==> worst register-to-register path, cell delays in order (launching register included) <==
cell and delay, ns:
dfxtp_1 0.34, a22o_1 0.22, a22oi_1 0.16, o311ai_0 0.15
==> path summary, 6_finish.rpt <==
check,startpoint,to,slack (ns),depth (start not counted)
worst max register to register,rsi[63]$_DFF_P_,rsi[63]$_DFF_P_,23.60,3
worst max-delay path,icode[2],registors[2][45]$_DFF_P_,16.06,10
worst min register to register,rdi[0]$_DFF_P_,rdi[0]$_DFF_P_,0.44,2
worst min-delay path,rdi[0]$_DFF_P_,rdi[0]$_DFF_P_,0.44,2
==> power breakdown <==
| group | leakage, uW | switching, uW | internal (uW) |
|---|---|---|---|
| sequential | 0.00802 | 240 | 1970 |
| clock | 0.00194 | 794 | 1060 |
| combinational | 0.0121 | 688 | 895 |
==> flow/design.v <==
module fetch(icode,ifun,rA,rB,valC,valP,imem_error,flag_1,PC,halt);
    input flag_1;                             
    input [63:0] PC;                        
    reg [0:79] instr;                     
    output reg [3:0] icode, ifun;           
    output reg [3:0] rA, rB;               
    output reg [63:0] valC;                 
    output reg [63:0] valP;                 
    output reg imem_error=0,halt=0; 
  reg [7:0] instruction [0:172];
  initial begin
    instruction[1] = 8'b00110000; 
    instruction[2] = 8'b11110010; 
    instruction[3] = 8'b00000000; 
    instruction[4] = 8'b00000000; 
    instruction[5] = 8'b00000000; 
    instruction[6] = 8'b00000000; 
    instruction[7] = 8'b00000000; 
    instruction[8] = 8'b00000000; 
    instruction[9] = 8'b00000000; 
    instruction[10] = 8'b00000100; 
    instruction[11]  = 8'b00110000; 
    instruction[12]  = 8'b11110011; 
    instruction[13]  = 8'b00000000; 
    instruction[14]  = 8'b00000000; 
    instruction[15]  = 8'b00000000; 
    instruction[16]  = 8'b00000000; 
    instruction[17]  = 8'b00000000; 
    instruction[18] = 8'b00000000; 
    instruction[19] = 8'b00000000; 
    instruction[20] = 8'b00000001; 
    instruction[21]  = 8'b00110000; 
    instruction[22]  = 8'b11110001; 
    instruction[23]  = 8'b00000000; 
    instruction[24]  = 8'b00000000; 
    instruction[25]  = 8'b00000000; 
    instruction[26]  = 8'b00000000; 
    instruction[27]  = 8'b00000000; 
    instruction[28] = 8'b00000000; 
    instruction[29] = 8'b00000000; 
    instruction[30] = 8'b00000011;
    instruction[31]  = 8'b00110000; 
    instruction[32]  = 8'b11110000; 
    instruction[33]  = 8'b00000000; 
    instruction[34]  = 8'b00000000; 
    instruction[35]  = 8'b00000000; 
    instruction[36]  = 8'b00000000; 
    instruction[37]  = 8'b00000000; 
    instruction[38] = 8'b00000000; 
    instruction[39] = 8'b00000000; 
    instruction[40] = 8'b00000111;
    instruction[41]  = 8'b00110000; 
    instruction[42]  = 8'b00000100; 
    instruction[43]  = 8'b00000000; 
    instruction[44]  = 8'b00000000; 
    instruction[45]  = 8'b00000000; 
    instruction[46]  = 8'b00000000; 
    instruction[47]  = 8'b00000000; 
    instruction[48] = 8'b00000000; 
    instruction[49] = 8'b00000000; 
    instruction[50] = 8'b00010000; 
    instruction[51]  = 8'b10000000; 
    instruction[52]  = 8'b00000000; 
    instruction[53]  = 8'b00000000; 
    instruction[54]  = 8'b00000000; 
    instruction[55]  = 8'b00000000; 
    instruction[56]  = 8'b00000000; 
    instruction[57]  = 8'b00000000; 
    instruction[58] = 8'b00000000; 
    instruction[59] = 8'b01011010; 
    instruction[60]  = 8'b00010000;
    instruction[61] = 8'b01000000; 
    instruction[62] = 8'b00010011; 
    instruction[63] = 8'b00000000; 
    instruction[64] = 8'b00000000; 
    instruction[65] = 8'b00000000; 
    instruction[66] = 8'b00000000; 
    instruction[67] = 8'b00000000; 
    instruction[68] = 8'b00000000; 
    instruction[69] = 8'b00000000; 
    instruction[70] = 8'b00000010;  
    instruction[71] = 8'b01010000; 
    instruction[72] = 8'b01110011; 
    instruction[73] = 8'b00000000;  
    instruction[74] = 8'b00000000; 
    instruction[75] = 8'b00000000; 
    instruction[76] = 8'b00000000; 
    instruction[77] = 8'b00000000; 
    instruction[78] = 8'b00000000; 
    instruction[79] = 8'b00000000; 
    instruction[80] = 8'b00000010; 
    instruction[81] = 8'b01110000; 
    instruction[82] = 8'b00000000; 
    instruction[83] = 8'b00000000; 
    instruction[84] = 8'b00000000; 
    instruction[85] = 8'b00000000; 
    instruction[86] = 8'b00000000; 
    instruction[87] = 8'b00000000; 
    instruction[88] = 8'b00000000; 
    instruction[89] = 8'b01100011;
    instruction[90] = 8'b01100000; 
    instruction[91] = 8'b00000001; 
    instruction[92] = 8'b01100001; 
    instruction[93] = 8'b00100011;
    instruction[94] = 8'b01100010; 
    instruction[95] = 8'b00000001;
    instruction[96] = 8'b01100011; 
    instruction[97] = 8'b00000000;
    instruction[98] = 8'b10010000; 
    instruction[99] = 8'b10100000; 
    instruction[100] = 8'b00101111; 
    instruction[101] = 8'b10110000; 
    instruction[102] = 8'b00111111; 
    instruction[103] = 8'b00000000;
end
  always@(PC) begin
    instr={
      instruction[PC],
      instruction[PC+1],
      instruction[PC+2],
      instruction[PC+3],
      instruction[PC+4],
      instruction[PC+5],
      instruction[PC+6],
      instruction[PC+7],
      instruction[PC+8],
      instruction[PC+9]
    };
  end
    always@(posedge flag_1)
    begin 
        if(PC>172)
        begin
            imem_error=1;
        end
        icode = instr[0:3];
        ifun = instr[4:7];
        if(icode==4'b0000)  
        begin
        valP=PC+64'd1; 
        halt=1;
        end
        else if(icode==4'b0001)  
        begin
        valP=PC+64'd1; 
        end
        else if(icode==4'b0010)  
        begin
        valP=PC+1; 
        rA = instr[8:11];
        rB = instr[12:15];
        valP=valP+64'd1; 
        end
        else if(icode==4'b0011)  
        begin
        valP=PC+1; 
        rA = instr[8:11];
        rB = instr[12:15];
        valP=valP+1;
        valC = instr[16:79];
        valP=valP+64'd8;
        end
       else if(icode==4'b0100)  
        begin
        valP=PC+1; 
        rA = instr[8:11];
        rB = instr[12:15];
        valP=valP+1;
        valC = instr[16:79];
        valP=valP+64'd8;
        end
        else if(icode==4'b0101)  
        begin
        valP=PC+1; 
        rA = instr[8:11];
        rB = instr[12:15];
        valP=valP+1;
        valC = instr[16:79];
        valP=valP+64'd8;
        end
        else if(icode==4'b0110)  
        begin
        valP=PC+1; 
        rA = instr[8:11];
        rB = instr[12:15];
        valP=valP+64'd1; 
        end
        else if(icode==4'b0111)      
        begin   
            valP=PC+1;               
            valC=instr[8:71];
            valP=valP+64'd8;
        end
        else if(icode==4'b1000)      
        begin   
            valP=PC+1;               
            valC=instr[8:71];
            valP=valP+64'd8;
        end
        else if(icode==4'b1001)    
        begin 
            valP=PC+64'd1;
        end
        else if(icode==4'b1010)  
        begin
        valP=PC+1; 
        rA = instr[8:11];
        rB = instr[12:15];
        valP=valP+64'd1;  
        end
        else if(icode==4'b1011)  
        begin
        valP=PC+1; 
        rA = instr[8:11];
        rB = instr[12:15];
        valP=valP+64'd1; 
        end
    end
endmodule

◆ What needs to be done ◆
Take the lines above from the one containing "worst min-delay path,rdi[0]$_DFF_P_,rdi[0]$_DFF_P_,0.44,2" down to the one containing "794 | 1060 |", and transcribe them exactly, both ends included.

◆ Output for this task ◆
worst min-delay path,rdi[0]$_DFF_P_,rdi[0]$_DFF_P_,0.44,2
==> power breakdown <==
| group | leakage, uW | switching, uW | internal (uW) |
|---|---|---|---|
| sequential | 0.00802 | 240 | 1970 |
| clock | 0.00194 | 794 | 1060 |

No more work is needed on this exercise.